Bedîüzzaman küçük yaşından beri, halkların mukabilsiz hediyelerinden istiğna etmiştir.
Hediye kabul etmemeyi meslek edinmiştir.
Zindandan zindana, memleketten memlekete sürgün edildiği zamanlarda, ihtiyarlığın tahmil ettiği zaruretler içinde dahi, bu seksen senelik istiğna düsturunu bozmamıştır.
En has bir talebesi, bir lokma birşey hediye etse, mukabilini verir; vermese dokunur.
Neden hediye kabul etmediğinin sebeblerinden birisi olarak der ki: "Bu zaman, eski zaman gibi değildir.
Eski zamanda imanı kurtaran on el varsa, şimdi bire inmiş.
İmansızlığa sevk eden sebebler eskiden on ise, şimdi yüze çıkmış.
İşte böyle bir zamanda imana hizmet için, dünyaya el atmadım, dünyayı terk ettim.
Hizmet-i imaniyemi hiçbir şeye âlet etmeyeceğim" der.

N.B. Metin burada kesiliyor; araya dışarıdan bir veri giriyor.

## src/rtl/adder_arb_pkg.sv

```systemverilog
// Shared defaults, pointer reset helper and operand-slice macro for the shared adder arbiter.
// Optional signed-overflow flag is enabled by defining ADDER_ARB_OVF_EN.
`ifndef ADDER_ARB_PKG_SV
`define ADDER_ARB_PKG_SV

// Extracts lane idx of width w from a packed per-requester bus.
`define ADDER_ARB_SLICE(bus, idx, w) bus[int'(idx)*(w) +: (w)]

package adder_arb_pkg;
    localparam int ARB_NREQ  = 4;
    localparam int ARB_WIDTH = 32;
    localparam int ARB_IDW   = 2;

    // Pointer reset value: the last requester, so requester 0 wins first.
    function automatic int ptr_rst_val(input int nreq);
        return nreq - 1;
    endfunction
endpackage

`endif

```

## src/rtl/rr_arbiter.sv

```systemverilog
// Combinational round-robin grant: searches upward from last+1 with wrap.
module rr_arbiter
    import adder_arb_pkg::*;
#(
    parameter int NREQ = ARB_NREQ,
    parameter int IDW  = ARB_IDW
) (
    input  logic [NREQ-1:0] req,
    input  logic [IDW-1:0]  last,
    input  logic            en,
    output logic [NREQ-1:0] gnt,
    output logic [IDW-1:0]  gnt_id
);

    // Priority search starting just after the previously granted requester.
    always_comb begin
        logic           found;
        logic [IDW-1:0] idx;
        gnt    = '0;
        gnt_id = '0;
        found  = 1'b0;
        idx    = '0;
        if (en) begin
            for (int k = 1; k <= NREQ; k++) begin
                idx = IDW'((int'(last) + k) % NREQ);
                if (!found && req[idx]) begin
                    gnt[idx] = 1'b1;
                    gnt_id   = idx;
                    found    = 1'b1;
                end else begin
                    found = found;
                end
            end
        end else begin
            found = 1'b0;
        end
    end

endmodule

```

## src/rtl/shared_adder_arbiter.sv

```systemverilog
// One registered adder shared by NREQ requesters under round-robin valid/ready arbitration.
// Define ADDER_ARB_OVF_EN to add req_ovf_chk / rsp_ovf signed-overflow reporting.
module shared_adder_arbiter
    import adder_arb_pkg::*;
#(
    parameter int NREQ  = ARB_NREQ,
    parameter int WIDTH = ARB_WIDTH,
    parameter int IDW   = ARB_IDW
) (
    input  logic                  clk,
    input  logic                  reset_n,
    input  logic [NREQ-1:0]       req_valid,
    output logic [NREQ-1:0]       req_ready,
    input  logic [NREQ*WIDTH-1:0] req_a,
    input  logic [NREQ*WIDTH-1:0] req_b,
`ifdef ADDER_ARB_OVF_EN
    input  logic [NREQ-1:0]       req_ovf_chk,
    output logic                  rsp_ovf,
`endif
    output logic                  rsp_valid,
    input  logic                  rsp_ready,
    output logic [IDW-1:0]        rsp_id,
    output logic [WIDTH-1:0]      rsp_data
);

    localparam logic [IDW-1:0] LAST_RST = IDW'(ptr_rst_val(NREQ));

    if (IDW != $clog2(NREQ)) begin : g_idw_check
        $error("shared_adder_arbiter: IDW must equal clog2(NREQ)");
    end

    logic             r_rsp_valid;
    logic [IDW-1:0]   r_rsp_id;
    logic [WIDTH-1:0] r_rsp_data;
    logic [IDW-1:0]   r_last;

    logic             w_slot_free;
    logic [NREQ-1:0]  w_gnt;
    logic [IDW-1:0]   w_gnt_id;
    logic             w_accept;
    logic [WIDTH-1:0] w_a;
    logic [WIDTH-1:0] w_b;
    logic [WIDTH-1:0] w_sum;

    // A draining slot counts as free; reset_n gating keeps req_ready low while in reset.
    assign w_slot_free = (!r_rsp_valid || rsp_ready) && reset_n;

    rr_arbiter #(.NREQ(NREQ), .IDW(IDW)) u_rr (
        .req    (req_valid),
        .last   (r_last),
        .en     (w_slot_free),
        .gnt    (w_gnt),
        .gnt_id (w_gnt_id)
    );

    assign w_accept = |w_gnt;
    assign w_a      = `ADDER_ARB_SLICE(req_a, w_gnt_id, WIDTH);
    assign w_b      = `ADDER_ARB_SLICE(req_b, w_gnt_id, WIDTH);
    assign w_sum    = w_a + w_b;

    // Result slot and round-robin pointer.
    always_ff @(posedge clk or negedge reset_n) begin
        if (!reset_n) begin
            r_rsp_valid <= 1'b0;
            r_rsp_id    <= '0;
            r_rsp_data  <= '0;
            r_last      <= LAST_RST;
        end else if (w_accept) begin
            r_rsp_valid <= 1'b1;
            r_rsp_id    <= w_gnt_id;
            r_rsp_data  <= w_sum;
            r_last      <= w_gnt_id;
        end else if (rsp_ready) begin
            r_rsp_valid <= 1'b0;
        end else begin
            r_rsp_valid <= r_rsp_valid;
        end
    end

`ifdef ADDER_ARB_OVF_EN
    logic r_rsp_ovf;
    logic w_ovf;

    assign w_ovf = req_ovf_chk[w_gnt_id] && (w_a[WIDTH-1] == w_b[WIDTH-1])
                   && (w_sum[WIDTH-1] != w_a[WIDTH-1]);

    // Overflow flag travels with the sum and holds with it.
    always_ff @(posedge clk or negedge reset_n) begin
        if (!reset_n) begin
            r_rsp_ovf <= 1'b0;
        end else if (w_accept) begin
            r_rsp_ovf <= w_ovf;
        end else begin
            r_rsp_ovf <= r_rsp_ovf;
        end
    end

    assign rsp_ovf = r_rsp_ovf;
`endif

    assign req_ready = w_gnt;
    assign rsp_valid = r_rsp_valid;
    assign rsp_id    = r_rsp_id;
    assign rsp_data  = r_rsp_data;

endmodule

```

## config.mk

```make
export PLATFORM = sky130hd
export DESIGN_NAME = shared_adder_arbiter
export DESIGN_NICKNAME = d
export VERILOG_FILES = /design/src/rtl/adder_arb_pkg.sv /design/src/rtl/rr_arbiter.sv /design/src/rtl/shared_adder_arbiter.sv
export SDC_FILE = /design/constraint.sdc
export NUM_CORES = 1
export LEC_CHECK = 0
export ABC_AREA = 0
export CAP_MARGIN = 20
export CORE_ASPECT_RATIO = 1.4
export CORE_MARGIN = 3
export CORE_UTILIZATION = 36
export DETAILED_ROUTE_END_ITERATION = 8
export PLACE_DENSITY = 0.76
export SYNTH_ARGS = -nofsm -noshare
export SYNTH_HDL_FRONTEND = slang
export SYNTH_SLANG_ARGS = --single-unit
```

## constraint.sdc

```tcl
create_clock -name clk -period 6.8 [get_ports clk]
set_clock_uncertainty 0.1 [all_clocks]
set_input_delay 1.36 -clock clk [delete_from_list [all_inputs] [get_ports clk]]
set_output_delay 1.36 -clock clk [all_outputs]
set_load 0.05 [all_outputs]
```

-- Yosys cells after proc, flatten, opt, wreduce, memory -nomap -nowiden
Index checks and enable logic that the tools add are counted.
- flip-flop bits (word level): 37
- input bits: 263
- output and inout port bits: 39
- logic and storage cells: 74
- add/sub/neg operators: 5
- $lt $le $gt $ge: 8
- shifts and indexed selects: 2
- multiplexer cells: 37
- bitwise operators: 3
- reduce and logical (&&, ||, !) cells: 15
- operators by type and width (cell ; number):
    indexed part select 128 x 8 -> 32 bit ; 2
    adder 32 bit ; 1
    two-way mux 4 bit ; 8
    two-way mux 1 bit ; 16
    < comparator 2 x 3 -> 1 bit (second input constant) ; 4
    OR 4 bit ; 3
    two-way mux 2 bit ; 5
    binary-select mux 1 bit (select 2 bit) ; 4
    demux 1 bit (select 2 bit) ; 4
    greater-or-equal comparator 2 x 1 -> 1 bit (second input constant) ; 4
    logical AND 1 bit ; 8
    adder 2 x 1 -> 2 bit (second input constant) ; 2
    adder 2 bit (second input constant) ; 2
    zero test 1 bit ; 4
    OR reduction 4 bit ; 1
    nonzero test 2 bit ; 1
    logical OR 1 bit ; 1

-- Longest topological paths before layout
Gate-level depths: netlist (run 1).
- depth after elaboration: 19
- depth in mapped cells: 23
- depth with buffers taken out: 19

-- Cells and area by module
Synthesis (run 1) repeated with hierarchy kept, for this count alone.
- cells, all modules: 518
- area, all modules: 5117.4 um^2
- by module, submodules not included (module ; instances ; cells each ; area each (um^2) ; seq. area each (um^2)):
    shared_adder_arbiter ; 1 ; 471 ; 4678.2 ; 928.4
    rr_arbiter ; 1 ; 47 ; 439.2 ; 0.0

-- Worst setup path after synthesis (run 1)
Ideal clock, no wire load.
- path kind: input to register
- start point: input req_valid[1]
- end point: register r_rsp_data[20] (netlist: rsp_data[20])
- setup time: 83 ps
- arrival: 5251 ps
- required time: 6617 ps
- setup slack: 1366 ps
- cell stages on the path: 18
- buffers on the path: 3
- cell sequence: clkbuf_1 > mux4_2 > a31oi_1 > nor3_1 > a41oi_2 > clkbuf_1 > clkbuf_1 > nand2_1 > a31oi_1 > ha_1 > fa_1 > a21oi_1 > o211ai_1 > a21oi_1 > o41ai_1 > nand2_1 > a311o_1 > o21ai_0
- longest elaborated chain between the ends: 18
- elaborated cells on any way between the ends: 40
- classes of those cells: 1 x add/sub; 2 x shift; 27 x mux; 3 x bitwise; 7 x reduce/logical
- ends and longest elaborated chain (element ; RTL line ; source):
    start: declaration ; shared_adder_arbiter.sv:12 ; input logic [NREQ-1:0] req_valid,
    binary-select mux 1 bit (select 2 bit) ; rr_arbiter.sv:26 ; if (!found && req[idx]) begin
    two-way mux 1 bit (not written as such) ; rr_arbiter.sv:26 ;
    two-way mux 1 bit ; rr_arbiter.sv:26 ;
    two-way mux 1 bit ; rr_arbiter.sv:23 ; if (en) begin
    zero test 1 bit ; rr_arbiter.sv:26 ;
    logical AND 1 bit ; rr_arbiter.sv:26 ;
    two-way mux 1 bit ; rr_arbiter.sv:26 ;
    two-way mux 1 bit ; rr_arbiter.sv:23 ;
    (+2 left out) ; -- ;
    two-way mux 1 bit ; rr_arbiter.sv:26 ;
    two-way mux 1 bit ; rr_arbiter.sv:23 ;
    zero test 1 bit ; rr_arbiter.sv:26 ;
    logical AND 1 bit ; rr_arbiter.sv:26 ;
    two-way mux 2 bit ; rr_arbiter.sv:26 ;
    two-way mux 2 bit ; rr_arbiter.sv:23 ;
    indexed part select 128 x 8 -> 32 bit (no line) ; -- ;
    adder 32 bit ; shared_adder_arbiter.sv:59 ; assign w_sum = w_a + w_b;
    end signal: assignment ; shared_adder_arbiter.sv:71 ; r_rsp_data <= w_sum;
    end: declaration ; shared_adder_arbiter.sv:34 ; logic [WIDTH-1:0] r_rsp_data;
Several ways; a longest one is shown, not always the timed one. The select of a mux whose other input is x is not followed.
A chain may end at the register's enable or synchronous reset.

-- Worst setup path in the final report (run 1)
- start point: input req_valid[3]
- end point: register r_rsp_data[28] (netlist: rsp_data[28])
The elaborated chain is that of the path after synthesis.

==> results.txt, run 1 <==
Status -> finished, final reports clean
Layout Area Growth over Synthesis -> 62.2%
Leak -> 0.00345 µW
Final net count -> 1,334
Worst-Margin Slew -> 0.621 ns
Number of synthesized flops with an enable pin -> 0
Post-route cell area -> 8720 µm²
Reg clk slew, reported paths -> 0.06 ns
Final Critical Period -> 6.17 ns
Via count -> 6,616
Hold Buf Count CTS -> 0
Final setup TNS -> 0 ns
HP Class -> register to register
Post-synthesis sequential area ratio -> 17.3%
Count of pins over their slew limit -> 0
Drt total wl -> 21.4 mm
Layout cells sized above 1 -> 4.17%
Cts bufs inserted -> 5
Largest net degree at the start of global routing -> 81
Synth cell count leaders -> 185 x nand2_1, 71 x a31oi_1, 64 x a211oi_1
Crit Path Class -> input port to register
Sink Count -> 37
Syn Area/Cell -> 7.06 µm²
DRC viols -> 0
Final cell count without fillers -> 1,222
I/O Buffers -> 301
CP arrival -> 6.24 ns
Final setup vio count -> 0
CP Capture Type -> register
Worst skew pair latency -> 0.29 ns
Ys flop type -> dfrtp_1
Post-synth top area share -> 16.3%
Cell variety after synth -> 67
Vert. Die Dim -> 151 µm
Syn Nets -> 1,064
Max Cap Violations -> 0
YS warnings -> 0
Synth Instances -> 761
Area leader, netlist -> dfrtp_1
Worst VDD drop -> 0.000357 V
Total Routing Usage GR -> 24.9%
Initial antenna violation count -> 2
RSZ-0062 raised after global routing -> false
Relative slew slack -> 58.6%
Clock Path Buffers -> 2
Die area -> 16,500 µm²
Flops & latches, synth -> 37
Num ports -> 302
Critical Path Source Type -> input port
CTS root buffer -> clkbuf_16
Final period utilization -> 90.8%
CTS resizes -> 0
Die X -> 109 µm
Hpwl dp -> 18.0 mm
Worst path required time -> 6.87 ns
First-pass GRT wire length -> 32.0 mm
Row count -> 52
1st-pass router iterations -> 5
ANT nets after route -> 0
Fin. Hold Viols -> 0
Initial Util -> 36.9%
Vias in the first global route -> 6,234
Fmax -> 162 MHz
WL/cell -> 17.5 µm
Post CTS Setup Buffer Count -> 0
Count leader, synth -> nand2_1
Core area -> 14,600 µm²
RD Place Congestion -> 0.882
Netlist Area Pre-Place -> 5380 µm²
Synth async-reset ratio -> 100%
Post-DP Area -> 8570 µm²
Tot Pwr -> 5020 µW
Clock H-tree levels -> 2
CTS tree -> yes
Total gr overflow -> 0
Synth top area cells -> dfrtp_1 16%, nand2_1 13%, ha_1 9.1%
DR vias/cell -> 5.41
Final core occ -> 59.8%
Pwr per Cell Area -> 575 nW/µm²
Placed insts -> 1,213
Critical path peak fanout -> 46
1st-iter DRT viols -> 392
## where the power goes
part,total (µW),switching [µW],internal [µW]
clock,231,84.9,146
combinational,4350,2640,1710
sequential,434,78.2,356
total,5020,2800,2210
## layer usage
metal / GRT usage [%] / routed length [µm] / vias up
met1: 28.5 / 8280 / 3020
met5: 0 / 11 / -
li1: - / - / 3314
met3: 3.90 / 1290 / 34
met2: 46.2 / 11300 / 246
met4: 8.42 / 527 / 2
## cell type report
| cell class | count | area, µm² |
|---|---|---|
| diodes | 1 | 2.50 |
| clock buffers | 8 | 146 |
| fillers | 1399 | 5850 |
| inverters | 16 | 60.1 |
| multi-input cells | 655 | 4190 |
| flip-flops and latches | 37 | 928 |
| well taps | 189 | 236 |
| repair buffers | 316 | 3160 |
## cells in the final DEF (no fill, tap or decap), types with 6 or more instances in the layout
cell             instances
clkdlybuf4s50_1        300
nand2_1                184
a31oi_1                 71
a211oi_1                64
and2_1                  61
o21ai_0                 43
ha_1                    39
dfrtp_1                 35
a21oi_1                 32
nor2_1                  17
inv_1                   15
xor2_1                  14
xnor2_1                 14
buf_4                   12
a21o_1                  10
nand3b_1                 7
nand3_1                  7
nand2b_1                 6
o21bai_1                 6
## state kept, by name, indices dropped and copies added (netlist names)
register / flops
r_last: 2
rsp_data: 32
rsp_valid: 1
rsp_id: 2
## cells by family after synthesis
kind of cell / Yosys count / share of synthesized area, %
AOI/OAI and AO/OA: 262 / 32.6
xor gates and xnor gates: 28 / 4.56
adders and majority gates: 40 / 9.45
buffers and inverters: 69 / 5.38
DFF: 37 / 17.3
muxes: 11 / 2.86
and+or+nand+nor: 314 / 27.9
## worst max-delay path, cell delays in order
cell and delay (ns):
clkdlybuf4s50_1 0.63, mux4_2 0.65, a31oi_1 0.20, nor3_1 0.11, a41o_4 0.41, buf_12 0.23
a211oi_1 0.24, a31oi_1 0.07, ha_1 0.23, fa_1 0.41, a21oi_1 0.24, o211ai_1 0.17
a21oi_1 0.27, nor3b_1 0.15, o21ai_0 0.31, nand2_1 0.12, xor2_1 0.15, mux2_2 0.26
## per-stage QoR
| stage | hold slack [ns] | setup WS [ns] |
|---|---|---|
| 6_report | 0.379 | 0.627 |
| 5_1_grt | 0.395 | 0.262 |
| 4_1_cts | 0.383 | 0.675 |
| 3_5_place_dp | 0.371 | 0.381 |
| 3_3_place_gp | 0.362 | 0.469 |
| 2_1_floorplan | 0.602 | 1.37 |
## final timing paths
| path | from | to | slack, ns | cells after the start |
|---|---|---|---|---|
| min in group asynchronous | reset_n | rsp_data[28]$_DFFE_PN0P_ | 1.08 | 2 |
| max in group asynchronous | reset_n | r_last[1]$_DFFE_PN1P_ | 5.15 | 2 |
| setup reg to reg | r_last[0]$_DFFE_PN1P_ | rsp_data[28]$_DFFE_PN0P_ | 0.83 | 19 |
| hold / removal | rsp_data[6]$_DFFE_PN0P_ | rsp_data[6]$_DFFE_PN0P_ | 0.38 | 2 |
| setup / recovery | req_valid[3] | rsp_data[28]$_DFFE_PN0P_ | 0.63 | 18 |
| hold reg to reg | rsp_data[6]$_DFFE_PN0P_ | rsp_data[6]$_DFFE_PN0P_ | 0.38 | 2 |
Note: power is estimated with default switching activity, not from simulation.
==> inputs of run 2 (changes only) <==
- CORE_MARGIN: 3 -> unset
==> run 2 against run 1 <==
- hold slack got worse by 0.0014 ns
- largest cell class unchanged
- clock-buffer cell count did not move
- critical endpoint is now rsp_data[25]$_DFFE_PN0P_
- critical path depth did not move
- first-iteration DRC count fell by 6.9%
- fmax rose by 1.6%
- highest routed layer is now met4
- sequential power rose by 2%
- register-to-register slack improved by 0.11 ns
- die area fell by 6.2%
- clock power fell by 5%
- routed wire length fell by 1.2%
==> results.txt, run 2 (synthesis gave the netlist of run 1 again) <==
Most common cell after layout, fill and taps aside -> clkdlybuf4s50_1
Layout Area Growth over Synthesis -> 62.2%
Final setup vio count -> 0
CTS tree -> yes
Relative slew slack -> 57.8%
Row count -> 52
Hold Buf Count CTS -> 0
GRT met1 Usage -> 30.7%
Sink Count -> 37
Die area -> 15,400 µm²
Final net count -> 1,335
Final setup TNS -> 0 ns
Largest net degree at the start of global routing -> 84
Reg2reg end -> rsp_data[25]$_DFFE_PN0P_
Worst-Margin Slew -> 0.625 ns
Reg2reg start -> r_last[0]$_DFFE_PN1P_
FF-to-FF path depth -> 19
DRC viols -> 0
Max Cap Violations -> 0
Cells along the critical path -> clkdlybuf4s50_1, or3b_1, a2111oi_2, nor2_1, o21ai_0, nand2_4, buf_4, buf_4, a31oi_1, ha_1, a21oi_1, o211ai_1, a31oi_1, nor2_1, a221oi_1, o21ai_0, xnor2_1, o21ai_0
Fmax -> 165 MHz
Clock Path Buffers -> 2
1st-pass router iterations -> 4
Slowest library cell on the worst path -> clkdlybuf4s50_1
Worst hold slack -> 0.377 ns
WP buf/inv -> 3
Final period utilization -> 89.3%
ANT nets after route -> 0
Final cell count without fillers -> 1,223
Critical path peak fanout -> 39
Total gr overflow -> 0
Critical Path Source Type -> input port
Core area -> 14,500 µm²
Worst path required time -> 6.85 ns
Leak -> 0.00345 µW
1st-iter DRT viols -> 365
Reg clk slew, reported paths -> 0.06 ns
Status -> finished, final reports clean
Num ports -> 302
First-pass GRT wire length -> 33.0 mm
RD Place Congestion -> 0.905
Commonest non-fill, non-tap cells in the layout -> 300 x clkdlybuf4s50_1, 184 x nand2_1, 71 x a31oi_1, 64 x a211oi_1, 61 x and2_1
Slack of the worst reg-to-reg path -> 0.94 ns
Vert. Die Dim -> 147 µm
Clock H-tree levels -> 2
I/O Buffers -> 301
GR Util met2 -> 50.6%
Crit path top cell by count -> o21ai_0
Min-delay src -> rsp_data[25]$_DFFE_PN0P_
Vias in the first global route -> 6,384
Total Routing Usage GR -> 27.1%
CP Capture Type -> register
Initial antenna violation count -> 1
DR vias/cell -> 5.39
CTS resizes -> 0
Drt total wl -> 21.1 mm
Most Used Layer, Global Route -> met2
Final Critical Period -> 6.07 ns
Largest register FFs -> 32
HP Class -> register to register
Worst VDD drop -> 0.000283 V
Cts bufs inserted -> 5
Placed insts -> 1,214
Final core occ -> 60.1%
WL/cell -> 17.3 µm
Fin. Hold Viols -> 0
Layout cells sized above 1 -> 4.16%
Via count -> 6,595
Pwr per Cell Area -> 578 nW/µm²
Die X -> 105 µm
RSZ-0062 raised after global routing -> false
M3 GR Usage -> 4.29%
Worst Hold End -> rsp_data[25]$_DFFE_PN0P_
Count of pins over their slew limit -> 0
Worst skew pair latency -> 0.28 ns
Hold depth -> 2
Initial Util -> 37.1%
Hpwl dp -> 17.8 mm
CTS root buffer -> clkbuf_16
Post CTS Setup Buffer Count -> 0
Crit-path max cell delay -> 0.68 ns
Crit Path Class -> input port to register
CP arrival -> 6.13 ns
Critical path's top delay family -> compound AO/OA/AOI/OAI gates
[run 2: final cells by class]
type                    instances  area (µm²)
fillers                      1364        5790
multi-input cells             655        4190
repair buffers                317        3170
flip-flops and latches         37         928
well taps                     189         236
clock buffers                   8         136
inverters                      16        60.1
diodes                          1        2.50
[run 2: routing by layer]
layer,vias up,wire (µm)
li1,3311,-
met1,3043,8310
met2,208,11100
met3,33,1130
met4,0,599
met5,-,0
[run 2: where the power goes]
| group | switching (µW) | leakage, µW | internal (µW) |
|---|---|---|---|
| clock | 83.2 | 0.0000652 | 136 |
| sequential | 85.9 | 0.000451 | 356 |
| combinational | 2660 | 0.00293 | 1720 |
[run 2: through the flow]
step	setup WS, ns	power, µW	cell area (µm²)
after floorplan	1.37	3550	5380
after global placement	0.526	4730	8580
after detailed placement	0.483	4790	8580
after CTS	0.754	5030	8720
after global routing	0.323	5500	8720
final	0.725	5040	8720
[run 2: how the worst max path moves through the flow]
stage,startpoint,end,slack (ns),depth (start not counted)
2_1_floorplan,req_valid[1],rsp_data[20]$_DFFE_PN0P_,1.37,18
3_3_place_gp,req_valid[2],rsp_data[25]$_DFFE_PN0P_,0.53,18
3_5_place_dp,req_valid[2],rsp_data[20]$_DFFE_PN0P_,0.48,17
4_1_cts,req_valid[2],rsp_data[20]$_DFFE_PN0P_,0.75,17
5_1_grt,req_valid[3],rsp_data[20]$_DFFE_PN0P_,0.32,17
6_report,req_valid[2],rsp_data[25]$_DFFE_PN0P_,0.73,18
[run 2: tightest hold or removal path: stages, from the launching register on]
cell and delay, ns:
dfrtp_1 0.34, nand2_1 0.04, o21ai_0 0.06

Hazret-i Üstad, kendi şahsı için birisi zahmet çekse, bir hizmetini görse; mukabilinde bir ücret, bir teberrük verir.
Aksi halde, ruhuna ağır gelir, hoşuna gitmez.
Bedîüzzaman Said Nursî; Kur'an, İman ve Din'e yaptığı hizmetinde, senelerden beri mütemadî bir tarassud ve tecessüs, takibat ve tedkikat altında bulundurulmuştur.
Yalnız ve yalnız rıza-yı İlahî için, yalnız ve yalnız hakikat için İslâmiyet'e hizmet ettiği ve hizmet-i Kur'aniyesini hiçbir şeye âlet etmediği müteaddid mahkemelerde de sabit olmuştur.